In western Pennsylvania, at least five new data centers are planned, prompting expectations of a new boom in natural gas production to power the sites in a region that has been heavily fracked for the last two decades. An old coal-burning power plant in Homer City, east of Pittsburgh, is being converted to power multiple data centers on site. It’s set to become the biggest gas power plant in the United States.

But in neighboring Delaware, state environmental officials this week blocked a plan to build a data center that would have covered 6 million square feet and used 1.2 gigawatts of power—equal to about half of what the entire state currently uses—when fully operational.
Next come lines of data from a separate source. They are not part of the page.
**config.mk**
```make
export PLATFORM = sky130hd
export DESIGN_NAME = nmu_apb_regs
export DESIGN_NICKNAME = d
export VERILOG_FILES = /design/src/hw/rtl/nmu_pkg.sv /design/src/hw/rtl/nmu_apb_regs.sv
export SDC_FILE = /design/constraint.sdc
export NUM_CORES = 1
export LEC_CHECK = 0
export BUFFER_PORTS_ARGS = -buffer_cell sky130_fd_sc_hd__buf_2
export CORE_UTILIZATION = 35
export DETAILED_ROUTE_END_ITERATION = 16
export GPL_TIMING_DRIVEN = 0
export PLACE_DENSITY = 0.68
export SLEW_MARGIN = 20
export SYNTH_ARGS = -nofsm -noshare
export SYNTH_HDL_FRONTEND = slang
export SYNTH_SLANG_ARGS = --single-unit
```
**constraint.sdc**
```tcl
create_clock -name i_clk -period 2 [get_ports i_clk]
set_clock_uncertainty 0.05 [all_clocks]
set_input_delay 0.2 -clock i_clk [delete_from_list [all_inputs] [get_ports i_clk]]
set_output_delay 0.2 -clock i_clk [all_outputs]
set_load 0.1 [all_outputs]
```
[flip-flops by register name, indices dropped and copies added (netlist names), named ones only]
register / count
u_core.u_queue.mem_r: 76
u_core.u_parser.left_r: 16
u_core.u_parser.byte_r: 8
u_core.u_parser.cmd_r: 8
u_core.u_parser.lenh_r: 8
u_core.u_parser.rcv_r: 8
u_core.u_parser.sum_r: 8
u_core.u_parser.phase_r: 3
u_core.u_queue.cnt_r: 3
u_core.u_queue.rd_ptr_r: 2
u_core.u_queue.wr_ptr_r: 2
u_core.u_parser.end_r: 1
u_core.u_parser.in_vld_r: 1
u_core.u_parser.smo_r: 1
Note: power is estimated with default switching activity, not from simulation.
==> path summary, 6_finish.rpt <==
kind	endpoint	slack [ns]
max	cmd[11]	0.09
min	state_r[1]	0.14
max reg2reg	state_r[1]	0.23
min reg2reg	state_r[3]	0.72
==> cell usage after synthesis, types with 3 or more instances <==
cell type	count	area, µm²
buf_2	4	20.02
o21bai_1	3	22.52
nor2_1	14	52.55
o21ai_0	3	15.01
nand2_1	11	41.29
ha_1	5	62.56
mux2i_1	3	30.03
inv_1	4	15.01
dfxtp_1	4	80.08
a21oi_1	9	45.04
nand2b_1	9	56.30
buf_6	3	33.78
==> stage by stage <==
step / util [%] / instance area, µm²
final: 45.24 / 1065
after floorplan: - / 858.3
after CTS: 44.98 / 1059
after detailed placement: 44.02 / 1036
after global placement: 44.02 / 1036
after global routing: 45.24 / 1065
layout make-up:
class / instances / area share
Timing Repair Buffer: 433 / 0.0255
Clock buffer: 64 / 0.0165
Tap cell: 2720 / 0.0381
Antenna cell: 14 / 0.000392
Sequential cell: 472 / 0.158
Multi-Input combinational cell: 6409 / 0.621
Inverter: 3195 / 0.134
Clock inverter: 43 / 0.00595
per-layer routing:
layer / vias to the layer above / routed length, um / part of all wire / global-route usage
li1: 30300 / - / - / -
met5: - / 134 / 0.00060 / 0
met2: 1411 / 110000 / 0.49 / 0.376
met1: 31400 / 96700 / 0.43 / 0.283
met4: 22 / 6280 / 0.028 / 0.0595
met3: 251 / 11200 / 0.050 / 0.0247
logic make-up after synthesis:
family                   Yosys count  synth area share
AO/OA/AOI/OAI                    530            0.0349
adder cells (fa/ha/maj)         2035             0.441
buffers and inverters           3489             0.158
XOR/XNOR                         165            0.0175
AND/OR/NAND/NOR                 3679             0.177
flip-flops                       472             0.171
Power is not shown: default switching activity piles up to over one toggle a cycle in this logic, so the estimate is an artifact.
<file path="config.mk">
export PLATFORM = sky130hd
export DESIGN_NAME = e2p_queue
export DESIGN_NICKNAME = d
export VERILOG_FILES = /design/src/e2p_pkg.sv /design/src/e2p_queue.sv
export SDC_FILE = /design/constraint.sdc
export NUM_CORES = 1
export LEC_CHECK = 0
export BUFFER_PORTS_ARGS = -buffer_cell sky130_fd_sc_hd__buf_2
export CAP_MARGIN = 10
export CORE_AREA = 3 3 259 261
export CTS_CLUSTER_DIAMETER = 200
export DETAILED_ROUTE_END_ITERATION = 6
export DIE_AREA = 0 0 262 264
export PLACE_DENSITY = 0.49
export SLEW_MARGIN = 10
export SYNTH_ARGS = -nofsm -noshare
export SYNTH_HDL_FRONTEND = slang
export SYNTH_SLANG_ARGS = --single-unit
</file>
<file path="constraint.sdc">
create_clock -name clk_i -period 5.24 [get_ports clk_i]
set_input_delay 1.048 -clock clk_i [delete_from_list [all_inputs] [get_ports clk_i]]
set_output_delay 1.048 -clock clk_i [all_outputs]
set_load 0.01 [all_outputs]
</file>
<file path="src/e2p_pkg.sv">
package e2p_pkg;

  localparam int RayW       = 35;
  localparam int CordW      = 38;
  localparam int AngW       = 27;
  localparam int CordSteps  = 20;
  localparam int QDepth     = 4;
  localparam int QPtrW      = $clog2(QDepth);
  localparam int QCntW      = QPtrW + 1;
  localparam int PersMaxDim = 4096;

  localparam logic signed [AngW-1:0] HalfTurn    = AngW'(8388608);
  localparam logic signed [AngW-1:0] QuarterTurn = AngW'(4194304);
  localparam logic signed [AngW-1:0] NegQuarter  = -AngW'(4194304);
  localparam logic [23:0]            InvGain     = 24'd10188014;

  localparam logic [2:0] RegMatX   = 3'd0;
  localparam logic [2:0] RegMatY   = 3'd1;
  localparam logic [2:0] RegMatZ   = 3'd2;
  localparam logic [2:0] RegWidth  = 3'd3;
  localparam logic [2:0] RegHeight = 3'd4;

  typedef struct packed {
    logic [62:0] mx;
    logic [62:0] my;
    logic [62:0] mz;
    logic [10:0] width;
    logic [9:0]  height;
  } cfg_t;

  typedef struct packed {
    logic                   is_load;
    logic [11:0]            col;
    logic [11:0]            row;
    logic [23:0]            rgb;
    logic signed [RayW-1:0] x;
    logic signed [RayW-1:0] y;
    logic signed [RayW-1:0] z;
  } item_t;

  typedef struct packed {
    logic                   is_load;
    logic [11:0]            col;
    logic [11:0]            row;
    logic [23:0]            rgb;
    logic signed [RayW-1:0] y;
    logic [23:0]            t;
  } side_t;

  function automatic logic signed [AngW-1:0] atan_turns(input int unsigned i);
    logic signed [AngW-1:0] r;
    unique case (i)
      0:       r = AngW'(2097152);
      1:       r = AngW'(1238021);
      2:       r = AngW'(654136);
      3:       r = AngW'(332050);
      4:       r = AngW'(166669);
      5:       r = AngW'(83416);
      6:       r = AngW'(41718);
      7:       r = AngW'(20860);
      8:       r = AngW'(10430);
      9:       r = AngW'(5215);
      10:      r = AngW'(2608);
      11:      r = AngW'(1304);
      12:      r = AngW'(652);
      13:      r = AngW'(326);
      14:      r = AngW'(163);
      15:      r = AngW'(81);
      16:      r = AngW'(41);
      17:      r = AngW'(20);
      18:      r = AngW'(10);
      19:      r = AngW'(5);
      default: r = '0;
    endcase
    return r;
  endfunction

endpackage

</file>
<file path="src/e2p_queue.sv">
module e2p_queue import e2p_pkg::*; (
  input  logic             clk_i,
  input  logic             rst_ni,
  input  logic             push_i,
  input  item_t            item_i,
  input  logic             pop_i,
  output logic             empty_o,
  output item_t            head_o,
  output logic [QCntW-1:0] count_o
);

  item_t             slot_q [QDepth];
  logic [QPtrW-1:0]  wptr_q, rptr_q;
  logic [QCntW-1:0]  cnt_q;

  assign empty_o = (cnt_q == '0);
  assign head_o  = slot_q[rptr_q];
  assign count_o = cnt_q;

  always_ff @(posedge clk_i or negedge rst_ni) begin
    if (!rst_ni) begin
      wptr_q <= '0;
      rptr_q <= '0;
      cnt_q  <= '0;
    end else begin
      if (push_i) wptr_q <= wptr_q + 1'b1;
      if (pop_i)  rptr_q <= rptr_q + 1'b1;
      cnt_q <= cnt_q + QCntW'(push_i) - QCntW'(pop_i);
    end
  end

  always_ff @(posedge clk_i) begin
    if (push_i) slot_q[wptr_q] <= item_i;
  end

endmodule

</file>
The Delaware Department of Natural Resources and Environmental Control said the project, which would have taken power from the grid, would violate the state’s Coastal Zone Act by installing more than 500 backup diesel generators and building a tank farm over more than five acres.

Delaware’s action has for now stopped a project that critics said would raise retail electric bills and damage air and water quality. But state Sen. Stephanie Hansen, who has proposed a bill designed to protect ratepayers from sharing the costs of new data centers, said the state will likely face other proposals and should have the legal authority to shield residents and businesses from the industry’s effects.

“Given the growing emphasis on technology and artificial intelligence, it’s clear that data centers are here to stay — and it’s up to us to implement meaningful regulations that balance economic opportunity with energy affordability and reliability,” Hansen said in a statement.

In Pennsylvania, the House Energy Committee this week postponed action on a bill that would require state officials to draft a model ordinance that municipalities could use as a template for their own efforts to regulate the booming data center industry, including size, setbacks and noise. Some township supervisors objected to a plan to update the state’s Municipalities Planning Code with the bill’s measures, according to the prime sponsor, Rep. Kyle Donahue, a Democrat.

Donahue said he’s working on an amendment to HB2151 so it would amend a different municipal law. Donahue predicted the bill will advance from the committee.

Another model ordinance for local authorities was published in September by the environmental group PennFuture. It proposes that towns amend their zoning rules to set requirements for data centers’ size, noise, water use and visual screening. It would also require developers to present certification from a power utility that it has the capacity to supply the new plant. Any data center that plans to generate its own power would be considered separately, according to PennFuture’s model ordinance.